**THE TASK:** Check every line below for the string "consumer". Copy the ones that have it.

**MATERIALS PROVIDED:**
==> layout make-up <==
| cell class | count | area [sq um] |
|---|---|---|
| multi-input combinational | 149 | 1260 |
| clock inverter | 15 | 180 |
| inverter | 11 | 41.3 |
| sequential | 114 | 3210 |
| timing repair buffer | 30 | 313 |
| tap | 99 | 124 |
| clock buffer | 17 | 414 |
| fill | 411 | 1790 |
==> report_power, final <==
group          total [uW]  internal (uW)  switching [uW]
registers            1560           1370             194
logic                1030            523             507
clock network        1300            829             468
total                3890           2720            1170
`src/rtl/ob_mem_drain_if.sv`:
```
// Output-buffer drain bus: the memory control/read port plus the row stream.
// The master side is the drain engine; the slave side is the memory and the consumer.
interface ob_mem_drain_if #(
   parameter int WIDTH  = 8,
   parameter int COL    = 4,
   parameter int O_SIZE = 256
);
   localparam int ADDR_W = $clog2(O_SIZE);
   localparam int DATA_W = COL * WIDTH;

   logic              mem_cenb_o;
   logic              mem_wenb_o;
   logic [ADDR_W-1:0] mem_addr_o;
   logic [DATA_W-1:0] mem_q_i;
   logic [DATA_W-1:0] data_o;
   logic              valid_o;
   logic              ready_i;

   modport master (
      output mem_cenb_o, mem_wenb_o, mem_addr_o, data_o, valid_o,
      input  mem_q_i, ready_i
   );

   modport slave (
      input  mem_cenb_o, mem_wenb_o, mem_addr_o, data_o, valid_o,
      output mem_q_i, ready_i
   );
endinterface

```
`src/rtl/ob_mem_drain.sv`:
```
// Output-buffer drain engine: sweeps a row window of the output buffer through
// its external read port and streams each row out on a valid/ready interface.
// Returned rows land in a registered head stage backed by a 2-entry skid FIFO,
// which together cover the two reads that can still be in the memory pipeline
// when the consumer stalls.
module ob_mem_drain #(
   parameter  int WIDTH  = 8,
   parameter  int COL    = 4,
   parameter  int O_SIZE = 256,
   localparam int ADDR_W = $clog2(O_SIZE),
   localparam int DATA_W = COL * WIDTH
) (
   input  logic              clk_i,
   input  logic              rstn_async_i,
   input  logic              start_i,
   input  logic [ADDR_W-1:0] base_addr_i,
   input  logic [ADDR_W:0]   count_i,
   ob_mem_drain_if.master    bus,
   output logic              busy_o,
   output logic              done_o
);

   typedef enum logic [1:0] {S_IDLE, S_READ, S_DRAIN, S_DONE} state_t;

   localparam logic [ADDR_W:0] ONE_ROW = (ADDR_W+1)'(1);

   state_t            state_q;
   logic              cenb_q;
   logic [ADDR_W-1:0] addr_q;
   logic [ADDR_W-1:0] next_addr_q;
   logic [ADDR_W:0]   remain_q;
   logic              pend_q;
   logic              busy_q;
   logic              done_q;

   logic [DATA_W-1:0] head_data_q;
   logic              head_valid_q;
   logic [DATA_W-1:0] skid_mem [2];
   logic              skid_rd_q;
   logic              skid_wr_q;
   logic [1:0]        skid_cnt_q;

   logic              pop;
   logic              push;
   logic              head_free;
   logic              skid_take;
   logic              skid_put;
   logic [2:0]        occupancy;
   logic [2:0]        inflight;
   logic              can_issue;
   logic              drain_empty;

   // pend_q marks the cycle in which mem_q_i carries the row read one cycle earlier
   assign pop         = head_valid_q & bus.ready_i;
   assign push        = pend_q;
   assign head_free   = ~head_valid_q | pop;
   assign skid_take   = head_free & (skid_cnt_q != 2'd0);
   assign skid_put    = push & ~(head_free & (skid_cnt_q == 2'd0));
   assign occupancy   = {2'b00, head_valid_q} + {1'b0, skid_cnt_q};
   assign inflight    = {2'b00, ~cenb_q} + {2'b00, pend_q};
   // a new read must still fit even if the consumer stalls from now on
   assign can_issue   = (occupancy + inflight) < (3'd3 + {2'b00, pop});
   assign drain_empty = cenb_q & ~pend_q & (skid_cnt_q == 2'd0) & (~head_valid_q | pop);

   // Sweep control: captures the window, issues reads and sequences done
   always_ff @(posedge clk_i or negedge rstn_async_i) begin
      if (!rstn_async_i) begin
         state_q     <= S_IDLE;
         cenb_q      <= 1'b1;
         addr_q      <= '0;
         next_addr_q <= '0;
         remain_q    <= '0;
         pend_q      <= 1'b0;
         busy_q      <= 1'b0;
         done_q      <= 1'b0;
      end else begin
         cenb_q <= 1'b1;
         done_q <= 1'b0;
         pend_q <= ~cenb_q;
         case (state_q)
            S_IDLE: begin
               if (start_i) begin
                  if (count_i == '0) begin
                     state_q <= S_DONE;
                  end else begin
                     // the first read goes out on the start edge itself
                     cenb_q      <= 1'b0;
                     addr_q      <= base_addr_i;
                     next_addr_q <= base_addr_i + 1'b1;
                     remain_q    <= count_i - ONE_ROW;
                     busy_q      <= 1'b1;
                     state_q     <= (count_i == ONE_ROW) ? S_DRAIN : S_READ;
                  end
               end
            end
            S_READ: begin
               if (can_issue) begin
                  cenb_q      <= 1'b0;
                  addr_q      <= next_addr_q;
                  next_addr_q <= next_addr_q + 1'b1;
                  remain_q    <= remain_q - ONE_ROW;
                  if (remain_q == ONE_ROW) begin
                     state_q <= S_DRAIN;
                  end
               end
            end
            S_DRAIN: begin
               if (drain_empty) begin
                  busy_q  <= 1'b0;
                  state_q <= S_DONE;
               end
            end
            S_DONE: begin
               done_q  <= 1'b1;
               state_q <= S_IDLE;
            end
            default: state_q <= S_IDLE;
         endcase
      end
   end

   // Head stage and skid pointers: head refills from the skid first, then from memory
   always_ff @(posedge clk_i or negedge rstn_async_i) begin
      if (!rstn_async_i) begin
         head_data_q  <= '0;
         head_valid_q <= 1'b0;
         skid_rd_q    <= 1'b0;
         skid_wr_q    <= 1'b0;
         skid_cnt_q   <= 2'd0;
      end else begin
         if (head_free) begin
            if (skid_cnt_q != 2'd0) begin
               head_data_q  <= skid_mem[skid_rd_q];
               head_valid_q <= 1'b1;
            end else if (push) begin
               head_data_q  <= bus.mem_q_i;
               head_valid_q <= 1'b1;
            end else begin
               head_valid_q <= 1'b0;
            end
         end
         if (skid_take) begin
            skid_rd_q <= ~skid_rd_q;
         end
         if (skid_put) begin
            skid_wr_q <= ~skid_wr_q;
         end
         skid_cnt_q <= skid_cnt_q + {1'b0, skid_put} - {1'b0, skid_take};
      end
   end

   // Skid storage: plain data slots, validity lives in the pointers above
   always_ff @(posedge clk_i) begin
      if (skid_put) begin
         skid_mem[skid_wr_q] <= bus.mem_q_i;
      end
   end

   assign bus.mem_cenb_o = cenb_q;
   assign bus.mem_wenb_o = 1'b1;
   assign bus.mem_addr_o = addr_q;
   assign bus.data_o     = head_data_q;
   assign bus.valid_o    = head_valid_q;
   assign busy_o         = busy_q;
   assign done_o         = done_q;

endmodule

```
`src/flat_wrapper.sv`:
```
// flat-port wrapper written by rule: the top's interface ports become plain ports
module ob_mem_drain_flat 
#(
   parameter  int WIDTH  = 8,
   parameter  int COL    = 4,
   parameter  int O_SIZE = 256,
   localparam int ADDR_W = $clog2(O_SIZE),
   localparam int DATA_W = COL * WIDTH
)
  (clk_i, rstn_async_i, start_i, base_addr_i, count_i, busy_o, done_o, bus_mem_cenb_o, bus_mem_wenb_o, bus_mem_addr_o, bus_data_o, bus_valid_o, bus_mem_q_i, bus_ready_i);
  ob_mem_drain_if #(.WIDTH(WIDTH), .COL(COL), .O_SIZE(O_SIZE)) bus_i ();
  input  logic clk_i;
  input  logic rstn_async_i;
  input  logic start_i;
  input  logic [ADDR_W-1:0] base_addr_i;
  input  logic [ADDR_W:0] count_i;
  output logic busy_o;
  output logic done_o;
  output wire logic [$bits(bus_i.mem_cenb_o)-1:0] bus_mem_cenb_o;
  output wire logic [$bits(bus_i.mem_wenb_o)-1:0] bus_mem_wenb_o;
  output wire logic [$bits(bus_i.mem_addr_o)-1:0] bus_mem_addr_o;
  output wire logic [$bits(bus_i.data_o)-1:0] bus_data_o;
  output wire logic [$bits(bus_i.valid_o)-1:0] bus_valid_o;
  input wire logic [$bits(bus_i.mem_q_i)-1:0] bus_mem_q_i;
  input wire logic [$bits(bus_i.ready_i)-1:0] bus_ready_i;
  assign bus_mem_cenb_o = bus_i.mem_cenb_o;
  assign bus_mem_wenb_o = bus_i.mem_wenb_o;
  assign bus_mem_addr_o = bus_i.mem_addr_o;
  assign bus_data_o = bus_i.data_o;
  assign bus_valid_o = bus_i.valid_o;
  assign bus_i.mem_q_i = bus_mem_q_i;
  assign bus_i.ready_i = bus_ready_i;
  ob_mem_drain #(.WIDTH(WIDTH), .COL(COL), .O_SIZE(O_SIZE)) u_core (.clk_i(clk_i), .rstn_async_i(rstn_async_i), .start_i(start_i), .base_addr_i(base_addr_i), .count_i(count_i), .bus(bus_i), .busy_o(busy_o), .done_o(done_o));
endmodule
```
---
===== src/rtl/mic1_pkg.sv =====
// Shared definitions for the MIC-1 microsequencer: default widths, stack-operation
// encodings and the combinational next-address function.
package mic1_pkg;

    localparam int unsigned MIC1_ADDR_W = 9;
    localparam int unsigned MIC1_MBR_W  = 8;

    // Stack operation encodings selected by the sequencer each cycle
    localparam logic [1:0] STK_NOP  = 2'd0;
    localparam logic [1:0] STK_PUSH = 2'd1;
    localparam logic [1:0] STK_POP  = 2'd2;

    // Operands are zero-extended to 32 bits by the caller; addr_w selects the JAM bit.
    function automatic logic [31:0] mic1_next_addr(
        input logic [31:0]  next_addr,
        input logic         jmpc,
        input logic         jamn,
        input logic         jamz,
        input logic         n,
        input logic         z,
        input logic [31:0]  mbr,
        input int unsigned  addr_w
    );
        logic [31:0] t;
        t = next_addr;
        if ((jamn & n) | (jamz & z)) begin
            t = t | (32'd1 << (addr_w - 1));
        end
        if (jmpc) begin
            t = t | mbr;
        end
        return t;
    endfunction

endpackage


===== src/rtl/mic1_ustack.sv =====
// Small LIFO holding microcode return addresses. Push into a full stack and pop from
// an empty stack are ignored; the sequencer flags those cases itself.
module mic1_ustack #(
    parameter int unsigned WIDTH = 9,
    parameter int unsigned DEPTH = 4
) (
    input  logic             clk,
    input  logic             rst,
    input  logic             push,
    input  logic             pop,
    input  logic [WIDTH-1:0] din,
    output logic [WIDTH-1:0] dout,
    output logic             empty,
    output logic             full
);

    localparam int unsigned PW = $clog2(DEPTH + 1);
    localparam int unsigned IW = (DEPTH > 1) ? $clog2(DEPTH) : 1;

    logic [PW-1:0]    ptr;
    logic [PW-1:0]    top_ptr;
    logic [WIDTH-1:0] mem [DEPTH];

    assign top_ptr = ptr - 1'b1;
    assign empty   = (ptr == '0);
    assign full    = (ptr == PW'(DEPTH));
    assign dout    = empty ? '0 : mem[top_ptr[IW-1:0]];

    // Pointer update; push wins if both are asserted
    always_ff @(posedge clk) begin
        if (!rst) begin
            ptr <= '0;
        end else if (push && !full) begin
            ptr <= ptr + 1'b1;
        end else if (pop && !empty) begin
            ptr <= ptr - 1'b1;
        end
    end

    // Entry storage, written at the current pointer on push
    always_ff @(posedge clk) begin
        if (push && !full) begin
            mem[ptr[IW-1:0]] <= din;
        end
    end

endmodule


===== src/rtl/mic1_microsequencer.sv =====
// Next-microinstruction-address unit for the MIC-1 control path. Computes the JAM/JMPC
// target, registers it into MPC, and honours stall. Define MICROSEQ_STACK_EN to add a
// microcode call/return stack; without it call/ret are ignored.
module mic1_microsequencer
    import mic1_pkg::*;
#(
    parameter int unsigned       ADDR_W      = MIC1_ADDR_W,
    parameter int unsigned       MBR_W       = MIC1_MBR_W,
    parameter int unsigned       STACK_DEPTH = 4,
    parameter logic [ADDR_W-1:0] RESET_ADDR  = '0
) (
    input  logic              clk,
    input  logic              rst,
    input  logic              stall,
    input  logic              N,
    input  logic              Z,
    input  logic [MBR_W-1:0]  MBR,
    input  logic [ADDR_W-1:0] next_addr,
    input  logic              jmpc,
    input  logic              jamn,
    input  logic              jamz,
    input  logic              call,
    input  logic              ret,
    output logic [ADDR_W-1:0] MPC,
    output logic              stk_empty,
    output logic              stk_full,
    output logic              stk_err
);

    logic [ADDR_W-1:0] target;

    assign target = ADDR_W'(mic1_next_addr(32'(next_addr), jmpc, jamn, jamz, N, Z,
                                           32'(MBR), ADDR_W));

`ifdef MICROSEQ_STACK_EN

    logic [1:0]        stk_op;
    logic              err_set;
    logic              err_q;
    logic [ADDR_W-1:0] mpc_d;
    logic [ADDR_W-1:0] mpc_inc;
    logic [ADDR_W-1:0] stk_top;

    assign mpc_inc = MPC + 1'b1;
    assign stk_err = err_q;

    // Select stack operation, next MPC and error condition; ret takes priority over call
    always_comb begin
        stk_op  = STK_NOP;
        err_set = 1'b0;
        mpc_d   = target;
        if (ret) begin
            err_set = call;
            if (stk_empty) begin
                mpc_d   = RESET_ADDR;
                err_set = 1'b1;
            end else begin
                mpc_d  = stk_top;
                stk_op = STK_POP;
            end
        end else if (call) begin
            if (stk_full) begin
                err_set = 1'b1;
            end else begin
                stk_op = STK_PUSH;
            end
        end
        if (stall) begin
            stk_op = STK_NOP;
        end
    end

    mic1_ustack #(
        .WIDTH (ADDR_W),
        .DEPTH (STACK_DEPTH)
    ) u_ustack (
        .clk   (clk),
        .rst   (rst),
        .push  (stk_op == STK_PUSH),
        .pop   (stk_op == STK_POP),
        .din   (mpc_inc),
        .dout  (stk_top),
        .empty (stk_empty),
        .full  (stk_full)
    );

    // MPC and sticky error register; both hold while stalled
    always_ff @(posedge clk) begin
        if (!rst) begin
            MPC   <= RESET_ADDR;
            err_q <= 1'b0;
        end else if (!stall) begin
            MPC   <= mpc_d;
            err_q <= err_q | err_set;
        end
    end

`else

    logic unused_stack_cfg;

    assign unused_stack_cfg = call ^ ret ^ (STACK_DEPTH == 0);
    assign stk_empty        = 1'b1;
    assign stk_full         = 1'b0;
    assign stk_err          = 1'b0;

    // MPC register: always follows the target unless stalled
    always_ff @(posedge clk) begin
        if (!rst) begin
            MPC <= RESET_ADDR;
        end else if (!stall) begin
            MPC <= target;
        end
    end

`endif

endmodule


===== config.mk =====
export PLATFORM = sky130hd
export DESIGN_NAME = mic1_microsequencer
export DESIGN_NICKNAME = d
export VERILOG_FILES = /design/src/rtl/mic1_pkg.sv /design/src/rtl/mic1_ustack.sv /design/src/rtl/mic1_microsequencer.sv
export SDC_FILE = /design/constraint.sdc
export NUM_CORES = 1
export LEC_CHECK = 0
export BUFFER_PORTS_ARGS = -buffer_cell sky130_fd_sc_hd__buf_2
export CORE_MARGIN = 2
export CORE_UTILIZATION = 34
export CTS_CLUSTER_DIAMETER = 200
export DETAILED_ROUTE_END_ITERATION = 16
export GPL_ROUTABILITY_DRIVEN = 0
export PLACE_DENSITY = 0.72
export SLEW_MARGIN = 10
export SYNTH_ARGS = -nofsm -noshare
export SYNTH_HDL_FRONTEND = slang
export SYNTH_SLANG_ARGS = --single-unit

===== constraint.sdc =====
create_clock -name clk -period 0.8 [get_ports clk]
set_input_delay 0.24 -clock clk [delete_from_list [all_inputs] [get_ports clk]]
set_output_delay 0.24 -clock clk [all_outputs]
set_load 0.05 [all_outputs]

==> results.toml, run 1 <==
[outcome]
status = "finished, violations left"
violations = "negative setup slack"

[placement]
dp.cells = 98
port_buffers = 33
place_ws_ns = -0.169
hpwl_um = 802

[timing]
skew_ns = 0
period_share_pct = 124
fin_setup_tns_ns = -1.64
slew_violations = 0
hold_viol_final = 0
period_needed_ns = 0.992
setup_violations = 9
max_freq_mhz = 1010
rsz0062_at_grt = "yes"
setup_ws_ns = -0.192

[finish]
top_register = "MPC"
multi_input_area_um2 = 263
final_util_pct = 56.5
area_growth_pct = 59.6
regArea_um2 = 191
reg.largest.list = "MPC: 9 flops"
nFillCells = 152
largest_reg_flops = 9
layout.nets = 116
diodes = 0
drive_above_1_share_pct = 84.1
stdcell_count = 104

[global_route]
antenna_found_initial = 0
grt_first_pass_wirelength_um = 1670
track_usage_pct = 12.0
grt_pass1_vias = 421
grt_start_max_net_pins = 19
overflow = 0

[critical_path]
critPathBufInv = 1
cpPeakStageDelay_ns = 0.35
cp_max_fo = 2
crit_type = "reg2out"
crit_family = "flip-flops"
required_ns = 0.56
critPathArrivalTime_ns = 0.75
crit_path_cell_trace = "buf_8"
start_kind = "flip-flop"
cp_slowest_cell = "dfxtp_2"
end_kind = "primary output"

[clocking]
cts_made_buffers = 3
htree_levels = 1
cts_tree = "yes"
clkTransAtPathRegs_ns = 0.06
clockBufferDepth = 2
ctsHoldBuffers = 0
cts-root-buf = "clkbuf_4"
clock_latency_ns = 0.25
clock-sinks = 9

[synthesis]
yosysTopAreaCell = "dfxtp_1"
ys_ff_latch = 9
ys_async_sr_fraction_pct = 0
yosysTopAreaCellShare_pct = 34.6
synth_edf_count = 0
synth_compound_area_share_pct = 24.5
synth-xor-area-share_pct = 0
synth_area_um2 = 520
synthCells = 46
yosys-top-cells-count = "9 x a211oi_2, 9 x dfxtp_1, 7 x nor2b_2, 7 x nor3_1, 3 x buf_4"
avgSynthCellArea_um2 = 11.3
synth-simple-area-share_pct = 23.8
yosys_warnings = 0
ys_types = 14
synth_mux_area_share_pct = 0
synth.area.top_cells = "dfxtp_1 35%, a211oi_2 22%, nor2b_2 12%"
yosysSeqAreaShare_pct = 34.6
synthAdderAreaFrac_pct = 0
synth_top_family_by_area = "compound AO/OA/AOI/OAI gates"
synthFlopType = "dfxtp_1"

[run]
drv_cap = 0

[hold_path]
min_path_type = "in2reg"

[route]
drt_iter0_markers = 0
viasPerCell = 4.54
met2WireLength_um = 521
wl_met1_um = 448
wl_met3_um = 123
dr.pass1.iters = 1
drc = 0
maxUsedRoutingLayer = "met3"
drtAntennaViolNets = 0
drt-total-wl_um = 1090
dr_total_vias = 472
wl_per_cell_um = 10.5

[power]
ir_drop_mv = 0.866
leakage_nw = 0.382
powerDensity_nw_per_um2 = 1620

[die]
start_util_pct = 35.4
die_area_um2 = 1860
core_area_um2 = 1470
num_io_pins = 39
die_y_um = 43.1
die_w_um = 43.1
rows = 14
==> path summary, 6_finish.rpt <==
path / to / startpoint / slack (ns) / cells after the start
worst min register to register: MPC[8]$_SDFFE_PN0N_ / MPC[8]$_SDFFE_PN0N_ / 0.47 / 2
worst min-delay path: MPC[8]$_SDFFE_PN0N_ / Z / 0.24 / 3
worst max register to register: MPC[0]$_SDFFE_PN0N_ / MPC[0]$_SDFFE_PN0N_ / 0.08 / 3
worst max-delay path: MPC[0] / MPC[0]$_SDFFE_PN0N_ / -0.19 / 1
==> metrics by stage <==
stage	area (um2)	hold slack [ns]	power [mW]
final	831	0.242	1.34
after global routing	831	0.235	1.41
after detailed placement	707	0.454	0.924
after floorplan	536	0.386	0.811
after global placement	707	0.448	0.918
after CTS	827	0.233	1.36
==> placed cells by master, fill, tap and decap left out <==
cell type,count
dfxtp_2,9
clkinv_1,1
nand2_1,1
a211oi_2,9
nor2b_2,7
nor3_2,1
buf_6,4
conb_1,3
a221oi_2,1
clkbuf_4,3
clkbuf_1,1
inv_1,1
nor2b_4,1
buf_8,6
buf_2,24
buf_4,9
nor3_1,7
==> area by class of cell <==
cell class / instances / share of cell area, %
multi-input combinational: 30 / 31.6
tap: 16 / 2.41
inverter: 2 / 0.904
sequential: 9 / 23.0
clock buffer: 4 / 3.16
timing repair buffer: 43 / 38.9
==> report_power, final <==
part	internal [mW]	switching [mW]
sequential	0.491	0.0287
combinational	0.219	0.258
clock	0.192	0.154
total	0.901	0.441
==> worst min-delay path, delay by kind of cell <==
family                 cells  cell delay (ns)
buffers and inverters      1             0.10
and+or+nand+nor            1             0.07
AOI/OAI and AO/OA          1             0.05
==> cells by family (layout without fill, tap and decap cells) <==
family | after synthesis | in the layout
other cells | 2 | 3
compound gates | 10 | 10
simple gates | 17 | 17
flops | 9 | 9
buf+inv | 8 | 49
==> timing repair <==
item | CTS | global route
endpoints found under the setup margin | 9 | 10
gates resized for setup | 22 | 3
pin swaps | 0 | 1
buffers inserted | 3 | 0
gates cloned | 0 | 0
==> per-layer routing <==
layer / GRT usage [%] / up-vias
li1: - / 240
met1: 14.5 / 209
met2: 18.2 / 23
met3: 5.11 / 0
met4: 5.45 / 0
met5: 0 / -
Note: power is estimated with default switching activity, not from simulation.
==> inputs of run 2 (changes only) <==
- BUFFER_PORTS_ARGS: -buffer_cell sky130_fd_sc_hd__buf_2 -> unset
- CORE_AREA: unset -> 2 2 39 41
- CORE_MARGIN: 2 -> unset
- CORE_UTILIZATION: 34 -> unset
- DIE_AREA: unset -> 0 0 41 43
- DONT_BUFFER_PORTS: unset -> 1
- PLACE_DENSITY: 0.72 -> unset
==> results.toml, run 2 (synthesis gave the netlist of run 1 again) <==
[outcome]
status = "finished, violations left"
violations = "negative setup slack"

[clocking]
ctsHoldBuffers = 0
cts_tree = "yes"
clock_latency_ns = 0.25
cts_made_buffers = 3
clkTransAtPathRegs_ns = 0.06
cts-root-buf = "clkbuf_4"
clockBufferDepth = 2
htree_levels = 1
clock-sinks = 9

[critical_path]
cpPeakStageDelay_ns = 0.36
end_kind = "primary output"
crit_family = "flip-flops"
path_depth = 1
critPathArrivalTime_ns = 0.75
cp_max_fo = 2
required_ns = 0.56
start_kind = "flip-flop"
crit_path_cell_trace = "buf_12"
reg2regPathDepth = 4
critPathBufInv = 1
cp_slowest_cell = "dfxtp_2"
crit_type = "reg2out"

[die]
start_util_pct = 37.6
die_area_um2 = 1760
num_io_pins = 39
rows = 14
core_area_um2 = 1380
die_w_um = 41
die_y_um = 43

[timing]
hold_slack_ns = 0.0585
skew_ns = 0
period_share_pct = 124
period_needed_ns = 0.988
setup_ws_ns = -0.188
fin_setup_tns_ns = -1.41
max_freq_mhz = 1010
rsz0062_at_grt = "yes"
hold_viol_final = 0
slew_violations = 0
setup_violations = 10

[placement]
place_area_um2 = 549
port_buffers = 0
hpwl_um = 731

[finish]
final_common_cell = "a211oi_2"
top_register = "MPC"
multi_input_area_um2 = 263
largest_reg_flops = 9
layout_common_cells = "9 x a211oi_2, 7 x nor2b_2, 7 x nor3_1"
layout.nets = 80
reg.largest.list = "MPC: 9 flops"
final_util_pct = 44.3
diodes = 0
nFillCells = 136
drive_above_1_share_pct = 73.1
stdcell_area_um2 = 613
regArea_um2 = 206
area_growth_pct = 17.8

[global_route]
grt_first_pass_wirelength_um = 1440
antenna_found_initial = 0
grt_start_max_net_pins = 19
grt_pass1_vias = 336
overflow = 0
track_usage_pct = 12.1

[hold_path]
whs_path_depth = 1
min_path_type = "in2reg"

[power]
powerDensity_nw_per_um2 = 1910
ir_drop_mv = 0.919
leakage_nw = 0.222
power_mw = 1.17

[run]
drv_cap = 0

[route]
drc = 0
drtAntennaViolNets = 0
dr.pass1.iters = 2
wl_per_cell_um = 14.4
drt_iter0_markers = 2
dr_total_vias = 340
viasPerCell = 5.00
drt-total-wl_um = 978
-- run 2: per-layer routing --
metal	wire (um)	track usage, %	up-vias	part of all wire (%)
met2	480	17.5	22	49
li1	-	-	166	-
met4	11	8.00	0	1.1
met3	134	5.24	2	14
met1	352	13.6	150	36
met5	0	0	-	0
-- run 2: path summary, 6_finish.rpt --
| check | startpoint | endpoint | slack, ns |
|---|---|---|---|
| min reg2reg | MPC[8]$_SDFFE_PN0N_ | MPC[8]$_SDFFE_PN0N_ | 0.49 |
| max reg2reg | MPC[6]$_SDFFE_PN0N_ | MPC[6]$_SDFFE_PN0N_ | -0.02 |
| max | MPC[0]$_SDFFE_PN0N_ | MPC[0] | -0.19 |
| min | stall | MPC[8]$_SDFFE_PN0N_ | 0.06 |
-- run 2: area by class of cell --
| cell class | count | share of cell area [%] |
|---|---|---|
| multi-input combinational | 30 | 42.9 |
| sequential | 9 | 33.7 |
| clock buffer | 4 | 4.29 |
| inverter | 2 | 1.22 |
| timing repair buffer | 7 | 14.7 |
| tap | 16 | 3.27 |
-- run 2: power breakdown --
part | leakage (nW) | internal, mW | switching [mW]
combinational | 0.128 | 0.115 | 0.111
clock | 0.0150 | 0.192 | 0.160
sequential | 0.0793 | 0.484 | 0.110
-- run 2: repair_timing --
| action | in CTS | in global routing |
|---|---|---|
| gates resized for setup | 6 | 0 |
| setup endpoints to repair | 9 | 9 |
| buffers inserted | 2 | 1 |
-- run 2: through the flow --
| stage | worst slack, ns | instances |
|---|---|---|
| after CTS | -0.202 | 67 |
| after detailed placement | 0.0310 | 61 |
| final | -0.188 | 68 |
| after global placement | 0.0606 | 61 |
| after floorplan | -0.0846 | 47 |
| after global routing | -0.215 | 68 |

**SOLUTION TO THIS EXERCISE:**
// The master side is the drain engine; the slave side is the memory and the consumer.
// when the consumer stalls.
   // a new read must still fit even if the consumer stalls from now on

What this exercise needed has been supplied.